Вряд ли этот номер пройдет сегодня. Стрелок не видел его с тех пор, как он канул в камнях, завершив свой гордый бег олимпийского героя; с тех пор, как рукоплескал этому ахиллесу и освистывал его погоню - низкорослую, чирястую, в засаленных, обвисших галифе и рваных бронежилетах. Это полудохлое животное, ползущее по резвым следам, оскорбило основную идею нашего прайда, где лёгкий и могучий бег всегда был основой. Мы ведь ещё не устали, нам ещё не снятся бесконечные дожди, и запах остывающих стволов по-прежнему слаще унылых запахов прошлого.

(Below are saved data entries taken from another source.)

From an optimization exercise on the open Yosys and OpenROAD flow, aimed at small area, a short achievable clock period and few clock cycles per item; shortcuts taken in it are not production practice. No driver is modelled on the clock port, so clocking that relies on it looks cheaper here than on a real chip. Power and IR drop assume default switching activity.

## mnet_codec
module mnet_codec (
    input  wire        clk,
    input  wire        rst,
    input  wire        key_wr,
    input  wire [2:0]  key_len,
    input  wire [47:0] key_data,
    input  wire        tx_hdr_valid,
    output wire        tx_hdr_ready,
    input  wire [7:0]  tx_dst,
    input  wire [7:0]  tx_src,
    input  wire [15:0] tx_type,
    input  wire [7:0]  tx_len,
    input  wire        tx_obf,
    input  wire        tx_pl_valid,
    output wire        tx_pl_ready,
    input  wire [7:0]  tx_pl_data,
    output wire        line_tx_valid,
    input  wire        line_tx_ready,
    output wire [7:0]  line_tx_data,
    input  wire        line_rx_valid,
    input  wire [7:0]  line_rx_data,
    input  wire        rx_obf,
    output wire        rx_valid,
    output wire [7:0]  rx_data,
    output wire        rx_end,
    output wire [7:0]  rx_status
);
    reg [47:0] key;
    reg [3:0]  klast;
    wire key_ok = key_wr && (key_len[2] ? (key_len[1:0] != 2'd3) : (key_len[1:0] == 2'd3));
    wire key_hi = key_wr && key_len[2] && (key_len[1:0] != 2'd3);
    always @(posedge clk) begin
        if (rst)
            klast <= 4'd0;
        else if (key_ok)
            klast <= {key_len == 3'd6, key_len == 3'd5, key_len == 3'd4, key_len == 3'd3};
    end
    always @(posedge clk) begin
        if (key_ok)
            key[23:0] <= key_data[23:0];
        if (key_hi)
            key[47:24] <= key_data[47:24];
    end
    mnet_tx u_tx (
        .clk       (clk),
        .rst       (rst),
        .key       (key),
        .klast     (klast),
        .hdr_valid (tx_hdr_valid),
  ...
Size: about 940 cells after synthesis, about 150 I/O pins, roughly 0.010 mm^2 of cells after synthesis.
==> module mnet_tx, before the edit <==
module mnet_tx (
    input  wire        clk,
    input  wire        rst,
    input  wire [47:0] key,
    input  wire [3:0]  klast,
    input  wire        hdr_valid,
    output wire        hdr_ready,
    input  wire [7:0]  hdr_dst,
    input  wire [7:0]  hdr_src,
    input  wire [15:0] hdr_type,
    input  wire [7:0]  hdr_len,
    input  wire        hdr_obf,
    input  wire        pl_valid,
    output wire        pl_ready,
    input  wire [7:0]  pl_data,
    output reg         line_valid,
    input  wire        line_ready,
    output reg  [7:0]  line_data
);
    reg        s_idle, s_soh, s_hdr, s_pl, s_crch, s_crcl, s_eot;
    reg [39:0] hsr;       
    reg [7:0]  cnt;       
    reg [2:0]  idx;       
    reg        obf;
    reg [15:0] crc;
    reg        esc;       
    reg        pv;        
    reg [5:0]  ki;        
    reg [7:0]  skid;
    reg        sv;
    reg        pl_rdy;
    wire [7:0] b = hsr[39:32];
    assign hdr_ready = s_idle;
    assign pl_ready  = pl_rdy;
    wire [7:0] key_byte = ({8{ki[0]}} & key[7:0])   | ({8{ki[1]}} & key[15:8]) |
                          ({8{ki[2]}} & key[23:16]) | ({8{ki[3]}} & key[31:24]) |
                          ({8{ki[4]}} & key[39:32]) | ({8{ki[5]}} & key[47:40]);
    wire ki_wrap = |(ki[5:2] & klast);
    wire pl_take  = pl_valid && pl_rdy;
    wire take     = line_valid && line_ready;
    wire s_body = s_hdr || s_pl;
    wire s_crc  = s_crch || s_crcl;
    wire has  = esc || !(s_idle && !hdr_valid) && !(s_pl && !pv);
    wire gen  = !sv && has;
    wire adv  = gen && !esc;                  
    wire bgen = adv && s_body;                
    wire [7:0] g = esc ? 8'hFF :
                   s_body ? b :
                   s_crc ? crc[15:8] :
                   s_eot ? 8'h04 : 8'h01;
    wire is_ff = s_crc ? (crc[15:8] == 8'hFF) : (b == 8'hFF);
    wire [15:0] crc_next;
    mnet_crc_step u_crc (.crc_in(crc), .data(b), .crc_out(crc_next));
    wire cnt_zero = (cnt == 8'd0);
    wire cnt_one  = (cnt == 8'd1);
    wire cnt_two  = (cnt == 8'd2);
    wire hdr_last = s_hdr && idx[2];
    wire pl_last  = s_pl && cnt_one;
    wire n_idle = s_idle ? !hdr_valid : (s_eot && adv);
    wire n_soh  = s_idle ? hdr_valid && !gen : (s_soh && !adv);
    wire n_hdr  = (s_idle && gen) || (s_soh && adv) || (s_hdr && !(adv && idx[2]));
    wire n_pl   = (adv && hdr_last && !cnt_zero) || (s_pl && !(adv && cnt_one));
    wire n_crch = (adv && hdr_last && cnt_zero) || (adv && pl_last) || (s_crch && !adv);
    wire n_crcl = (adv && s_crch) || (s_crcl && !adv);
    wire n_eot  = (adv && s_crcl) || (s_eot && !adv);
    wire esc_n  = gen ? !esc && (s_body || s_crc) && is_ff : esc;
    wire pv_n   = pl_take || (pv && !(adv && s_pl));
    wire sv_n   = !take && (sv || (line_valid && gen));
    wire [2:0] idx_n = s_idle ? 3'd0 : (adv && s_hdr) ? idx + 3'd1 : idx;
    wire cnt_n_nz  = !(cnt_zero || (cnt_one && adv && s_pl));
    wire cnt_n_gt1 = !(cnt_zero || cnt_one || (cnt_two && adv && s_pl));
    wire sv_n_rdy = !line_valid && sv;                  
    wire sv_n_stl = sv || (line_valid && gen);          
    wire pl_rdy_hdr = n_hdr && idx_n[2] && !cnt_zero && !esc_n;
    wire pl_rdy_rdy = pl_rdy_hdr && !sv_n_rdy || n_pl && (pv_n ? cnt_n_gt1 && !esc_n && !sv_n_rdy : cnt_n_nz);
    wire pl_rdy_stl = pl_rdy_hdr && !sv_n_stl || n_pl && (pv_n ? cnt_n_gt1 && !esc_n && !sv_n_stl : cnt_n_nz);
    always @(posedge clk) begin
        if (rst) begin
            s_idle     <= 1'b1;
            s_soh      <= 1'b0;
            s_hdr      <= 1'b0;
            s_pl       <= 1'b0;
            s_crch     <= 1'b0;
            s_crcl     <= 1'b0;
            s_eot      <= 1'b0;
            esc        <= 1'b0;
            pv         <= 1'b0;
            sv         <= 1'b0;
            line_valid <= 1'b0;
            pl_rdy     <= 1'b0;
        end else begin
            s_idle     <= n_idle;
            s_soh      <= n_soh;
            s_hdr      <= n_hdr;
            s_pl       <= n_pl;
            s_crch     <= n_crch;
            s_crcl     <= n_crcl;
            s_eot      <= n_eot;
            esc        <= esc_n;
            pv         <= pv_n;
            sv         <= sv_n;
            line_valid <= (line_valid && !line_ready) || sv || gen;
            pl_rdy     <= line_ready ? pl_rdy_rdy : pl_rdy_stl;
        end
    end
    wire [7:0] chain = s_pl ? b : 8'h00;
    always @(posedge clk) begin
        if (s_idle) begin
            hsr <= {hdr_dst, hdr_src, hdr_type, hdr_len};
            cnt <= hdr_len;
            obf <= hdr_obf && (klast != 4'd0);
            crc <= 16'h0000;
            ki  <= 6'd1;
        end else begin
            if (pl_take)
                hsr[39:32] <= obf ? (pl_data ^ key_byte ^ chain) : pl_data;
            else if (bgen && s_hdr)
                hsr[39:32] <= hsr[31:24];
            if (bgen && s_hdr)
                hsr[31:0] <= {hsr[23:0], 8'h00};
            if (bgen && s_pl)
                cnt <= cnt - 8'd1;
            if (bgen)
                crc <= crc_next;
            else if (adv && s_crch)
                crc <= {crc[7:0], 8'h00};
            if (pl_take)
                ki <= ki_wrap ? 6'd1 : {ki[4:0], 1'b0};
        end
        idx <= idx_n;
        if (!line_valid || take)
            line_data <= sv ? skid : g;
        if (!sv)
            skid <= g;
    end
endmodule
Settings: LEC_CHECK=0, ABC_CLOCK_PERIOD_IN_PS=2000, CAP_MARGIN=20, CORE_MARGIN=2, CORE_UTILIZATION=60, CTS_CLUSTER_DIAMETER=80, CTS_CLUSTER_SIZE=20, SETUP_SLACK_MARGIN=2.6, SLEW_MARGIN=20; clock period 4.5 ns.
standard.sh (not shown) runs the stock make flow with config.mk's settings and CLKGATE_MAP_FILE= SYNTH_SCRIPT=/design/flow/synth_recipe.tcl, a recipe that flattens the netlist after the stock synthesis.
==> flow/flow/run.sh <==
#!/bin/bash
# The standard layout with two changes:
#  - plain buf_1 cells as the port buffers (the standard flow picks a delay
#    buffer); ORFS's repair resizes them as needed;
#  - after CTS, the top of the clock tree is rebuilt (collapse_cts.tcl): no
#    middle level, and the leaf buffers shared among 3 root buffers on the
#    clock port. Each tool's output goes to a log of its own here.
set -euo pipefail
export BUFFER_PORTS_ARGS="-buffer_cell sky130_fd_sc_hd__buf_1"
export RESULTS=$PWD/orfs/results/$FLOW_PLATFORM/mnet_codec/base
export NROOTS=3
bash standard.sh cts > standard_cts.log 2>&1
openroad -no_init -exit flow/collapse_cts.tcl > collapse_cts.log 2>&1
touch $RESULTS/4_cts.sdc
bash standard.sh finish > standard_finish.log 2>&1
Other scripts of this flow, unchanged in this note and not shown: flow/flow/collapse_cts.tcl
Change:
--- a/flow/design.v
+++ b/flow/design.v
@@ -57,8 +57,16 @@
     wire s_body = s_hdr || s_pl;
     wire s_crc  = s_crch || s_crcl;
-    wire has  = esc || !(s_idle && !hdr_valid) && !(s_pl && !pv);
-    wire gen  = !sv && has;
-    wire adv  = gen && !esc;                  
-    wire bgen = adv && s_body;                
+    wire rdy    = !sv;                    
+    wire go     = rdy && !esc;            
+    wire a_idle = s_idle && rdy && hdr_valid;     
+    wire a_soh  = s_soh && go;
+    wire a_hdr  = s_hdr && go;
+    wire a_pl   = s_pl && go && pv;
+    wire a_crch = s_crch && go;
+    wire a_crcl = s_crcl && go;
+    wire a_eot  = s_eot && go;
+    wire gen_b  = rdy && (esc || s_hdr || (s_pl && pv));       
+    wire gen    = gen_b || a_idle || a_soh || a_crch || a_crcl || a_eot;
+    wire bgen   = a_hdr || a_pl;                  
     wire [7:0] g = esc ? 8'hFF :
                    s_body ? b :
@@ -71,24 +79,24 @@
     wire cnt_one  = (cnt == 8'd1);
     wire cnt_two  = (cnt == 8'd2);
-    wire hdr_last = s_hdr && idx[2];
-    wire pl_last  = s_pl && cnt_one;
-    wire n_idle = s_idle ? !hdr_valid : (s_eot && adv);
-    wire n_soh  = s_idle ? hdr_valid && !gen : (s_soh && !adv);
-    wire n_hdr  = (s_idle && gen) || (s_soh && adv) || (s_hdr && !(adv && idx[2]));
-    wire n_pl   = (adv && hdr_last && !cnt_zero) || (s_pl && !(adv && cnt_one));
-    wire n_crch = (adv && hdr_last && cnt_zero) || (adv && pl_last) || (s_crch && !adv);
-    wire n_crcl = (adv && s_crch) || (s_crcl && !adv);
-    wire n_eot  = (adv && s_crcl) || (s_eot && !adv);
-    wire esc_n  = gen ? !esc && (s_body || s_crc) && is_ff : esc;
-    wire pv_n   = pl_take || (pv && !(adv && s_pl));
+    wire hdr_done = a_hdr && idx[2];
+    wire pl_done  = a_pl && cnt_one;
+    wire n_idle = (s_idle && !hdr_valid) || a_eot;
+    wire n_soh  = (s_idle && hdr_valid && !rdy) || (s_soh && !go);
+    wire n_hdr  = a_idle || a_soh || (s_hdr && !hdr_done);
+    wire n_pl   = (hdr_done && !cnt_zero) || (s_pl && !pl_done);
+    wire n_crch = (hdr_done && cnt_zero) || pl_done || (s_crch && !go);
+    wire n_crcl = a_crch || (s_crcl && !go);
+    wire n_eot  = a_crcl || (s_eot && !go);
+    wire esc_n  = esc ? sv : (a_hdr || a_pl || a_crch || a_crcl) && is_ff;
+    wire pv_n   = pl_take || (pv && !a_pl);
     wire sv_n   = !take && (sv || (line_valid && gen));
-    wire [2:0] idx_n = s_idle ? 3'd0 : (adv && s_hdr) ? idx + 3'd1 : idx;
-    wire cnt_n_nz  = !(cnt_zero || (cnt_one && adv && s_pl));
-    wire cnt_n_gt1 = !(cnt_zero || cnt_one || (cnt_two && adv && s_pl));
+    wire [2:0] idx_n = s_idle ? 3'd0 : a_hdr ? idx + 3'd1 : idx;
+    wire cnt_n_nz  = !(cnt_zero || (cnt_one && a_pl));
+    wire cnt_n_gt1 = !(cnt_zero || cnt_one || (cnt_two && a_pl));
     wire sv_n_rdy = !line_valid && sv;                  
-    wire sv_n_stl = sv || (line_valid && gen);          
-    wire pl_rdy_hdr = n_hdr && idx_n[2] && !cnt_zero && !esc_n;
-    wire pl_rdy_rdy = pl_rdy_hdr && !sv_n_rdy || n_pl && (pv_n ? cnt_n_gt1 && !esc_n && !sv_n_rdy : cnt_n_nz);
-    wire pl_rdy_stl = pl_rdy_hdr && !sv_n_stl || n_pl && (pv_n ? cnt_n_gt1 && !esc_n && !sv_n_stl : cnt_n_nz);
+    wire sv_n_stl = sv || (line_valid && gen_b);        
+    wire hdr_len_n = s_hdr && (idx[2] ? !a_hdr : (idx[1:0] == 2'd3) && a_hdr) && !cnt_zero && !esc_n;
+    wire pl_rdy_rdy = hdr_len_n && !sv_n_rdy || n_pl && (pv_n ? cnt_n_gt1 && !esc_n && !sv_n_rdy : cnt_n_nz);
+    wire pl_rdy_stl = hdr_len_n && !sv_n_stl || n_pl && (pv_n ? cnt_n_gt1 && !esc_n && !sv_n_stl : cnt_n_nz);
     always @(posedge clk) begin
         if (rst) begin
@@ -139,5 +147,5 @@
             if (bgen)
                 crc <= crc_next;
-            else if (adv && s_crch)
+            else if (a_crch)
                 crc <= {crc[7:0], 8'h00};
             if (pl_take)
After rerunning: Sequential power barely changes; die area is higher by 2.1%; setup slack improved by 0.011 ns; clock power climbs by about 3%; total power rose by 1.2%; first-iteration DRC count climbs by 1.4%; critical path depth decreases by 6; synthesized area climbs by 2.2%; cell count hardly moves; cell area falls by 0.95%.
Function was not checked in any run of this note: the RTL went through the layout flow alone.

[port drivers added, routing unchanged]
The flow's constraints put no driver on any port. The routed layouts listed below were extracted and timed again, unchanged, in two steps.
Step 1 sets driving cells, clkbuf_16 on the clock port and buf_2 on the other inputs (assumed; they add their load-dependent delay and slew).
Step 2 moves the port delays by t, midway between the first and last clock arrival at a register: inputs arrive t later, outputs are due t later. That takes back most of the time a late clock gives input paths.
Three values: ideal, step 1, step 2; two values: the first two.
run	t, ns	setup WS [ns]	latest minus earliest clock arrival (ns)	worst data-port slew with drivers (ns)	cell pins on the clock port's net
the first run	0.375	2.593 / 2.589 / 2.214	0.063 / 0.062	0.06	3
the second run	0.449	2.604 / 2.537 / 2.209	0.179 / 0.179	0.05	3
After both steps setup and hold are still met in every run listed. The setup slack of the second run, which loses most, moves by -0.067 ns with the drivers and by -0.395 ns with both steps.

Весёлые и загорелые, самая дорогая мечта слезливого теоретика, влюблённого в нас ещё до нас, чёрные ангелы в искрах и копоти, - мы носились над этой солёной землёй, уча своей хулиганской мудрости грызущих саранчу мудрецов; уставая от пыльной жары, поднимались к белым, холодным облакам, чтобы искупаться в их пьянящем озоне; падая с высот, похищали пасущихся сабинянок, прививая им свою свежую кровь, - а книги, что захватили с собой, чтобы не одичать, - где они, эти книги?..
Что же теперь скрасит угрюмое возвращение обознавшихся? Отвечайте, тупо ковыряющие толстыми пальцами в коротких носах. Нет ответа, и грязь в моём благородном салоне... Тогда что-нибудь красивое и быстрое, пожалуйста. Этот чардаш посвящается убегающим, - хвала и реквием. Есть острый обсидиановый нож, и уже видна жертва, призрачная спутница для ушедшего фараона речной долины - и такая быстрая и прыгучая, рождённая для бегства - совсем не женщина, чей игривый визг и трясущийся студень убивает азарт, - совсем другая...

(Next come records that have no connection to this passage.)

Context: an optimization exercise on an open-source flow, tuned for small area. The choices shown serve that exercise and are no tape-out recipe.
Only simulation tests tie the RTL to the original design; equivalence was not proved.
No activity file was given, so power comes from the tool's default toggle rates.

// bitbang_core
module bitbang_core (
    input  wire        clk,
    input  wire        rst,           
    input  wire [10:0] host_addr,     
    input  wire        host_we,
    input  wire [31:0] host_wdata,
    input  wire        host_re,
    output reg  [31:0] host_rdata,    
    output wire        busy,
    output wire        ev_valid,
    output wire [1:0]  ev_kind,       
    output wire [2:0]  ev_role,
    output wire        ev_level,
    output wire [31:0] ev_dur,
    input  wire        ev_ack,
    input  wire        ev_fault,
    input  wire [7:0]  ev_info,
    input  wire        ev_rlevel
);
    localparam [29:0] TICKS = 30'd1000000000;
    localparam [3:0] OP_XLATE = 4'h1, OP_SPI_INIT = 4'h2, OP_SPI_FREE = 4'h3,
                     OP_SPI_XFER = 4'h4, OP_I2C_INIT = 4'h5, OP_I2C_FREE = 4'h6,
                     OP_I2C_WRITE = 4'h7, OP_I2C_READ = 4'h8, OP_I2C_WRRD = 4'h9,
                     OP_SER_INIT = 4'hA, OP_SER_FREE = 4'hB, OP_SER_WRITE = 4'hC,
                     OP_SER_READ = 4'hD;
    localparam [2:0] R_SCK = 3'd0, R_MOSI = 3'd1, R_MISO = 3'd2, R_SCL = 3'd3,
                     R_SDA = 3'd4, R_TX = 3'd5, R_RX = 3'd6;
    localparam [1:0] K_WRITE = 2'd0, K_READ = 2'd1, K_DELAY = 2'd2;
    localparam [2:0] E_OK = 3'd0, E_PIN = 3'd1, E_NACK = 3'd2, E_PARITY = 3'd3,
                     E_FRAME = 3'd4, E_CONFIG = 3'd5, E_ILLEGAL = 3'd6;
    localparam [2:0] PH_START1 = 3'd0, PH_START2 = 3'd1, PH_ADDR1 = 3'd2,
                     PH_ADDR2 = 3'd3, PH_WDATA = 3'd4, PH_RDATA = 3'd5,
                     PH_STOP = 3'd6, PH_FSTOP = 3'd7;
    reg        st_busy, st_done;
    reg [2:0]  st_err;
    reg        spi_valid, i2c_valid, ser_valid;
    reg [11:0] pinerr;               
    reg        po_sck, po_mosi, po_scl, po_sda, po_tx;
    reg [31:0] xl_rate;
    reg [29:0] xl_delay;
    reg [2:0]  spi_cfg;              
    reg [31:0] spi_rate;
    reg [28:0] spi_delay;
    reg [31:0] i2c_rate;
    reg [28:0] i2c_delay;
    reg [5:0]  ser_cfg;              
    reg [31:0] ser_rate;
    reg [29:0] ser_tbit;
    reg [7:0]  ser_rxdata;
    reg        dvp;                  
    reg [3:0]  op;
    reg [6:0]  addr7;                
    reg [7:0]  cnta, cntb;           
    reg [7:0]  bidx;                 
  ...
clock: 10.0 ns
lec_check: 0
cap_margin: 20
core_margin: 2
core_utilization: 70
place_density: 0.8
slew_margin: 20
synth_hierarchical: 1
standard.sh (not shown) runs the stock make flow with config.mk's settings and CLKGATE_MAP_FILE= SYNTH_SCRIPT=/design/flow/synth_recipe.tcl, a recipe that flattens the netlist after the stock synthesis.
==> flow/flow/run.sh <==
#!/bin/bash
# The standard layout (the standard.sh, unchanged synthesis), with two
# options passed to ORFS through its environment:
# - clock tree: clkbuf_16 sink clusters of at most 35 flip-flops within 55 um,
#   without the dummy loads CTS adds to balance the tree;
# - port buffers: sky130_fd_sc_hd__buf_1.
set -euo pipefail
export CTS_ARGS="-sink_clustering_enable -repair_clock_nets -sink_clustering_size 50 -sink_clustering_max_diameter 55 -buf_list sky130_fd_sc_hd__clkbuf_16 -dont_use_dummy_load"
export BUFFER_PORTS_ARGS="-buffer_cell sky130_fd_sc_hd__buf_1"
bash standard.sh > flow.log 2>&1
The first run passed the timing, design-rule and antenna checks.
Edit:
--- a/flow/flow/run.sh
+++ b/flow/flow/run.sh
@@ -6,5 +6,5 @@
 # - port buffers: sky130_fd_sc_hd__buf_1.
 set -euo pipefail
-export CTS_ARGS="-sink_clustering_enable -repair_clock_nets -sink_clustering_size 50 -sink_clustering_max_diameter 55 -buf_list sky130_fd_sc_hd__clkbuf_16 -dont_use_dummy_load"
+export CTS_ARGS="-sink_clustering_enable -repair_clock_nets -sink_clustering_size 35 -sink_clustering_max_diameter 55 -buf_list sky130_fd_sc_hd__clkbuf_16 -dont_use_dummy_load"
 export BUFFER_PORTS_ARGS="-buffer_cell sky130_fd_sc_hd__buf_1"
 bash standard.sh > flow.log 2>&1
- CORE_UTILIZATION: 70 -> 65
- PLACE_DENSITY: 0.8 -> 0.75
What happened: Design area goes up by 0.47%. Power goes up by 0.55%. Worst hold slack is worse by 0.024 ns. Non-clock buffer count goes up by 15. Combinational power hardly moves. Routed wire length barely changes. Utilization goes down by 5.0 points. Worst setup slack is worse by 0.033 ns. Final cell count goes up by 2.1%.

-- separate check: timing with driven ports --
No port has a modelled driver above. Below, the same layouts with a new extraction and two added sets of constraints. Step 1 sets driving cells, clkbuf_16 on the clock port and buf_2 on the other inputs (assumed; they add their load-dependent delay and slew). Step 2 moves the port delays by t, midway between the first and last clock arrival at a register: inputs arrive t later, outputs are due t later. That takes back most of the time a late clock gives input paths. Three values: ideal ports, drivers, drivers and shift; two values: the first two.
run	t, ns	setup WS [ns]	worst setup path after step 2	clock arrival spread, ns	pins driven straight from the clock port
the first run	0.853	0.941 / 0.941 / 0.941	register to register	0.081 / 0.081	1
the second run	0.863	0.907 / 0.907 / 0.907	register to register	0.089 / 0.089	1
After both steps every run listed still meets setup and hold.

Стрелок издали заметил её и успел заменить короткую ленту на длинную. Вот она снова исчезла, и снова ревущий вираж вывел чудовище на беглянку. Неведомо как удерживаясь на повисающей земле, тонконогая грация застыла и, повернув гордую головку на длинной шее, смотрела, как летающий циклоп разворачивается к ней блистающим фасетками глазом. И когда, качнувшись, он устремился на неё, газель скакнула в сторону и понеслась, разматывая за собой пыльную завесу. Пулемёт встрепенулся и выплюнул первую порцию огня. Очередь вспорола пыль перед бегущей, она шарахнулась, и вертолёт проскочил над дымящейся пустотой. Зашли с другой стороны. Теперь ветер сносил пыль, и жёлтое, с белым промельком живота, тельце летело прямо на пулемёт. Стрелок нажал на гашетки, исполосовал очередями место, где она только что была, - а она, снова скрытая пылью, уже уходила... Опять перестановка фигур: игнорируя вес и парусность, обжигающим креном (в салоне свалка из касок, ругани и пулемётов) брюхастая машина заходит в хвост газели, неутомимо чертящей на пергаменте пустыни ломаные узоры. Пулемёт вышивает пьяными стежками вдоль её летящей канвы, бьёт огненными когтями - мимо, мимо! Лёгкий, не смазанный страхом обскок огненных вешек, мельканье её невероятно изогнутого тела над разверзающимися пропастями, - и опять пустота, и снова хвостатый бросок пятнистого зверя. Я вся равно догоню тебя, моя пустынная нимфа - я чувствую твой стремительный путь, я уже слился с ним и мысль моя опережает его - я просто оттягиваю тот сладкий миг, когда в длинном прыжке собью тебя своей тяжелой, нежной лапой, подомну под себя и сомкну челюсти на твоем тонком загривке...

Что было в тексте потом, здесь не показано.